__TASK REQUIREMENTS__: Look through the records below for the line with "mem[10][4] | -1.18 | 4 |". Return that line and each one after it up to and including the line with "rd_rule[1] | 0.42 | 1 |", exactly.

__RECORDS__:
┏━━

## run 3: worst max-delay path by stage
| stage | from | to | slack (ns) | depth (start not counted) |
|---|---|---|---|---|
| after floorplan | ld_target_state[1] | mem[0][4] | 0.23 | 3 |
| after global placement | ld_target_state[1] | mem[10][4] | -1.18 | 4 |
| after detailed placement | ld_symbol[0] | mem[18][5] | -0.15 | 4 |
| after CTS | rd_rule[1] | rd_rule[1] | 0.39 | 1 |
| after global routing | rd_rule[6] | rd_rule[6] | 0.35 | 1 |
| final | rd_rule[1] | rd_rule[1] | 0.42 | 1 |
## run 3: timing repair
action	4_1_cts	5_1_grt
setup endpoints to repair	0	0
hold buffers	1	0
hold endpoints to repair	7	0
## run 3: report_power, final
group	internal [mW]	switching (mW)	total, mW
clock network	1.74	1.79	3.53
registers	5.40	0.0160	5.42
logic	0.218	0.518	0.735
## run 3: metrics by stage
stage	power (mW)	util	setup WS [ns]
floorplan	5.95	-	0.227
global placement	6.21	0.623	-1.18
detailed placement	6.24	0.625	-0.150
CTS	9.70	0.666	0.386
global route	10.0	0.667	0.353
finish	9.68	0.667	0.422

┗━━

__COMPLETED EXERCISE__:
| after global placement | ld_target_state[1] | mem[10][4] | -1.18 | 4 |
| after detailed placement | ld_symbol[0] | mem[18][5] | -0.15 | 4 |
| after CTS | rd_rule[1] | rd_rule[1] | 0.39 | 1 |
| after global routing | rd_rule[6] | rd_rule[6] | 0.35 | 1 |
| final | rd_rule[1] | rd_rule[1] | 0.42 | 1 |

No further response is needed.